§ **Goal of the exercise**:
Transcribe the listing below only from the line with "buffers inserted,0,4" up to and including the line with "stage | area".

*** Records to use ***

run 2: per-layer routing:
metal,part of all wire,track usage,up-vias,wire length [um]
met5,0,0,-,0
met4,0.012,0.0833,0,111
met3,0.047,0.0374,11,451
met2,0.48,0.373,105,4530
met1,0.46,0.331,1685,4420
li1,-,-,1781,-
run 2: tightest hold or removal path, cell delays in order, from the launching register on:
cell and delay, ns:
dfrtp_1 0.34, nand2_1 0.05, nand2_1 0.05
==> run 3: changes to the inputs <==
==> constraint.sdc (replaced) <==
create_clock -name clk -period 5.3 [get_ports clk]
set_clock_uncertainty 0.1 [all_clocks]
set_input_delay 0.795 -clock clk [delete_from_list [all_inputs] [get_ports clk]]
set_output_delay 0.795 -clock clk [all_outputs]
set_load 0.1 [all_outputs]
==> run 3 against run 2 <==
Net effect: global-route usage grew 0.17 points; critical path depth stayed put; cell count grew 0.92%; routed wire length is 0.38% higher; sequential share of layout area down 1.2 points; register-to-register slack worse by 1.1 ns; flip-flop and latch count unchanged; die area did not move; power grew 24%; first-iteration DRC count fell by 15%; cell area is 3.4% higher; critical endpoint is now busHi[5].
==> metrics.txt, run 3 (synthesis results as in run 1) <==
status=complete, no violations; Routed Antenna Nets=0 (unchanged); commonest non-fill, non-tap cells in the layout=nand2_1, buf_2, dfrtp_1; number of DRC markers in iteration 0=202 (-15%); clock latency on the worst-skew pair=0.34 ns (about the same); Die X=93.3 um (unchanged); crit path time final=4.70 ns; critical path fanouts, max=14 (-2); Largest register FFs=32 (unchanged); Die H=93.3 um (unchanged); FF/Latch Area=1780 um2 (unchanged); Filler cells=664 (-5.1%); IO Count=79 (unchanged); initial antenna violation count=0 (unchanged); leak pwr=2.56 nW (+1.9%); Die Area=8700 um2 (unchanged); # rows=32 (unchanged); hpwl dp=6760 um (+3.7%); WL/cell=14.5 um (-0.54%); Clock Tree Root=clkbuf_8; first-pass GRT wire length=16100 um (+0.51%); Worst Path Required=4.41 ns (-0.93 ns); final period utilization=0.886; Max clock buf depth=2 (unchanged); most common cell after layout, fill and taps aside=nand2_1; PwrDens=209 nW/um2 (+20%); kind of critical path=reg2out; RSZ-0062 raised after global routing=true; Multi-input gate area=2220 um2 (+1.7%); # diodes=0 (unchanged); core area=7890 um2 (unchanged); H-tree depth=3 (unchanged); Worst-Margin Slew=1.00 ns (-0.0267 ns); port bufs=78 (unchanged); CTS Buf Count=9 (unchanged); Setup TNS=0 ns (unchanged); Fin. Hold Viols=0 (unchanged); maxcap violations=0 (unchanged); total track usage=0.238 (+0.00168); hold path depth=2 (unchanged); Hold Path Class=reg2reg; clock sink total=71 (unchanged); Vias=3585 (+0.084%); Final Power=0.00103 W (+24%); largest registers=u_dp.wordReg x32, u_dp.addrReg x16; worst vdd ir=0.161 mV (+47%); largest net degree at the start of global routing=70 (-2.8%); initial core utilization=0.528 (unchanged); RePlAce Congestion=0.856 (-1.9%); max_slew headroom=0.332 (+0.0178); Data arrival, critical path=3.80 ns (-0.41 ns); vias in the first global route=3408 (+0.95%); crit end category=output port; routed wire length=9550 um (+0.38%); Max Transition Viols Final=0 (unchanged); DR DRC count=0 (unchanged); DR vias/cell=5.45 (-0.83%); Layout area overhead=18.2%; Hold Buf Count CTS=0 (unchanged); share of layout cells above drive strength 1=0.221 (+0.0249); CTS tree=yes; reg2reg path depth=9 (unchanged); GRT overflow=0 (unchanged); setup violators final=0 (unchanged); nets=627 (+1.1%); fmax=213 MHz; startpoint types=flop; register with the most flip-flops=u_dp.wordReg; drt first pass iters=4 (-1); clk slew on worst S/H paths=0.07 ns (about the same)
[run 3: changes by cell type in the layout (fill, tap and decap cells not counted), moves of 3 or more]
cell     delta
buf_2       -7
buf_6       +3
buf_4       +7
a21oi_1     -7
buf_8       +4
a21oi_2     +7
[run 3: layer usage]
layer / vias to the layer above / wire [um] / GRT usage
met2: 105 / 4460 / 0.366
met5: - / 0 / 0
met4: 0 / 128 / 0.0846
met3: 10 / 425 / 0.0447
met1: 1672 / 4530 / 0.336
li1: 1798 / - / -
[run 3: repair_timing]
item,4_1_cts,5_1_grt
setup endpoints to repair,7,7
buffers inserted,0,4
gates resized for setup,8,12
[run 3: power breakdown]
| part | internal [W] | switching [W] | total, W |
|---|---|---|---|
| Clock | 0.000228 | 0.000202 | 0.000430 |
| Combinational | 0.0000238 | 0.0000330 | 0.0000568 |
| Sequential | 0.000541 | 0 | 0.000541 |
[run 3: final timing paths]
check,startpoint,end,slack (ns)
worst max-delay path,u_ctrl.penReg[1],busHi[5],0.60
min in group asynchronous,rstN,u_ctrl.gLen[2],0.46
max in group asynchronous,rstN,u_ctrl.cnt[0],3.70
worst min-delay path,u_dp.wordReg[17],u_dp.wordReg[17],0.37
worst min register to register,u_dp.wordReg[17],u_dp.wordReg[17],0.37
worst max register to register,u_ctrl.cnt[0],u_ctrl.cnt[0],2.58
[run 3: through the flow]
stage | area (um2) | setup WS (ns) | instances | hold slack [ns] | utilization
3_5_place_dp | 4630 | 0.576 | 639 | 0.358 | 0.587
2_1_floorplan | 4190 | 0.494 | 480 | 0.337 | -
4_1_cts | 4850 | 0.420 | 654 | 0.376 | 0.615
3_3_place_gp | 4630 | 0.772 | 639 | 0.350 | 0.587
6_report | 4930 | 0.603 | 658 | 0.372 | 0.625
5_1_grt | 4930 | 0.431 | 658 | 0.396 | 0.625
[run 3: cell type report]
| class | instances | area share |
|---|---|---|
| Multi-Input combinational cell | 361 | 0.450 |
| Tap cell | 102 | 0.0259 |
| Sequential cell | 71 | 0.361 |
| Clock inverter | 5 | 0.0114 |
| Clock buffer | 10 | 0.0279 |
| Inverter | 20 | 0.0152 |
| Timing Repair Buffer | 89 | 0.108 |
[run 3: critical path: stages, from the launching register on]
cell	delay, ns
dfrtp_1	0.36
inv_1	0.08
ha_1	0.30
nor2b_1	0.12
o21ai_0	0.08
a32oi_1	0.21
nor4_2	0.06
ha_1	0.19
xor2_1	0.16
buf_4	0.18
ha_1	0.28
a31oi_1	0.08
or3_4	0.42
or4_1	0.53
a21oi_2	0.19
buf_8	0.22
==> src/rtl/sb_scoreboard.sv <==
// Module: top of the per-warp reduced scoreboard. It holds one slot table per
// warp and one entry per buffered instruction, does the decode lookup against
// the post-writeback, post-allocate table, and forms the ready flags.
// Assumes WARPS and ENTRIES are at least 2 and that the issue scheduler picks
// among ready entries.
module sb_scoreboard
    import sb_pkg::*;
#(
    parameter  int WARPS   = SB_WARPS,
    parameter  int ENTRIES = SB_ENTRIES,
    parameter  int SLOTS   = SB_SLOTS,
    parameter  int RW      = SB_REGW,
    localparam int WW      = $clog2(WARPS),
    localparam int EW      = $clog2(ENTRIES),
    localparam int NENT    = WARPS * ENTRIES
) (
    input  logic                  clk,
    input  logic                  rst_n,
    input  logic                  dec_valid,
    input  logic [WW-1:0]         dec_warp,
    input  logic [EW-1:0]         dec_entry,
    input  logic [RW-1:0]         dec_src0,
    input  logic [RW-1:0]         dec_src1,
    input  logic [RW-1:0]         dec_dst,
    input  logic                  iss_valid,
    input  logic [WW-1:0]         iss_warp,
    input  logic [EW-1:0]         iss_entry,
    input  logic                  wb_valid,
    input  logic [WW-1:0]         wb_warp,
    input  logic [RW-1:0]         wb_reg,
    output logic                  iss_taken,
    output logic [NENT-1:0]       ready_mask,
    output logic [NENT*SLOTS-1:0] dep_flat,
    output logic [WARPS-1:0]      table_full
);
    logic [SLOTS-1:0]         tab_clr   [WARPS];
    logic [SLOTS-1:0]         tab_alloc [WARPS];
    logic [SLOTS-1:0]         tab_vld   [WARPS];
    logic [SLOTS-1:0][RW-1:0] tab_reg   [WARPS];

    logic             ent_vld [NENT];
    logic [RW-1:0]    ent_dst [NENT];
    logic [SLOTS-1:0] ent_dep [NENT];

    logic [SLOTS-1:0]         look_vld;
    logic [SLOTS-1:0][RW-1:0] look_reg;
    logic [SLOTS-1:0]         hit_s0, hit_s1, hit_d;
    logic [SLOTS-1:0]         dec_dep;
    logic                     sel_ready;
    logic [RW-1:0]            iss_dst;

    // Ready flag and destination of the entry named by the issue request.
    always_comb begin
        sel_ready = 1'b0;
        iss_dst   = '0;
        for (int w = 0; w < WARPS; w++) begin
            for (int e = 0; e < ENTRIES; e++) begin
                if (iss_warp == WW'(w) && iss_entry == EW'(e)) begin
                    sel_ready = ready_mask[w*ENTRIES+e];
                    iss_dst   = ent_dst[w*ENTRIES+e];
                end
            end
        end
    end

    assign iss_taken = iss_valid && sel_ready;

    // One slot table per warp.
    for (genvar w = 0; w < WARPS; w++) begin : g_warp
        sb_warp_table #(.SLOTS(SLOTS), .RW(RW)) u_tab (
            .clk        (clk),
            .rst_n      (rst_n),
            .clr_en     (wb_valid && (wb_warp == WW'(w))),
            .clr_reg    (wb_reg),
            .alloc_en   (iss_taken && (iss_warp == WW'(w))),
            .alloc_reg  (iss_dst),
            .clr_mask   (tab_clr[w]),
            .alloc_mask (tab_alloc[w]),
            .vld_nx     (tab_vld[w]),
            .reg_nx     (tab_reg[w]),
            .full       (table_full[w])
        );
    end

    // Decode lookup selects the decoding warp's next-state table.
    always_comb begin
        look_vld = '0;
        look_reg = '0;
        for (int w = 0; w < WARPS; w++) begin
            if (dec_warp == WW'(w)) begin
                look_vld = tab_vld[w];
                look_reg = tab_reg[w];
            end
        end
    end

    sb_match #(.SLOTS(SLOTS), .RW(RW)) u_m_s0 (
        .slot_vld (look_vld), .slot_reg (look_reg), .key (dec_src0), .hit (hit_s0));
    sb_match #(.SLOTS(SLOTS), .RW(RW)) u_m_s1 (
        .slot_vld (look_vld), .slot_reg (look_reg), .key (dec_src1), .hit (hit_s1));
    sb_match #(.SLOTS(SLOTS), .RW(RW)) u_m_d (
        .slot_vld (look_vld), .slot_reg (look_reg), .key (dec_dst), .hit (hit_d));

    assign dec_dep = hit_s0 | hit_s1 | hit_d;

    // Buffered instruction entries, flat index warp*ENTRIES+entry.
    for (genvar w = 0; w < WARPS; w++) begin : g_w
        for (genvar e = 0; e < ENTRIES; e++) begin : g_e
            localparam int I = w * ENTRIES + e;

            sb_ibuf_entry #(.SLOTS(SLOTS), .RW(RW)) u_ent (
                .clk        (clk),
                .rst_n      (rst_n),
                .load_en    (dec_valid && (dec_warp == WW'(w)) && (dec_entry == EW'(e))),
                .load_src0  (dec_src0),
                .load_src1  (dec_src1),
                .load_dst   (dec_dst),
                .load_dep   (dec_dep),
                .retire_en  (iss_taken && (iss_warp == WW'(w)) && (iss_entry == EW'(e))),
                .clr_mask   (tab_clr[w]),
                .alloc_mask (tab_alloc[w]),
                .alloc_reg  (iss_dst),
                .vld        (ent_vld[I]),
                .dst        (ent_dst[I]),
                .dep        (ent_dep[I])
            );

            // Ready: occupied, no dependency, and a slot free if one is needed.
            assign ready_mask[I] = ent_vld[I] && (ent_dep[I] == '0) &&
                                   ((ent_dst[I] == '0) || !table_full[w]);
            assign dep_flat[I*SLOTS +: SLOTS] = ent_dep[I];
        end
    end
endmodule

***

§ **Worked solution**:
buffers inserted,0,4
gates resized for setup,8,12
[run 3: power breakdown]
| part | internal [W] | switching [W] | total, W |
|---|---|---|---|
| Clock | 0.000228 | 0.000202 | 0.000430 |
| Combinational | 0.0000238 | 0.0000330 | 0.0000568 |
| Sequential | 0.000541 | 0 | 0.000541 |
[run 3: final timing paths]
check,startpoint,end,slack (ns)
worst max-delay path,u_ctrl.penReg[1],busHi[5],0.60
min in group asynchronous,rstN,u_ctrl.gLen[2],0.46
max in group asynchronous,rstN,u_ctrl.cnt[0],3.70
worst min-delay path,u_dp.wordReg[17],u_dp.wordReg[17],0.37
worst min register to register,u_dp.wordReg[17],u_dp.wordReg[17],0.37
worst max register to register,u_ctrl.cnt[0],u_ctrl.cnt[0],2.58
[run 3: through the flow]
stage | area (um2) | setup WS (ns) | instances | hold slack [ns] | utilization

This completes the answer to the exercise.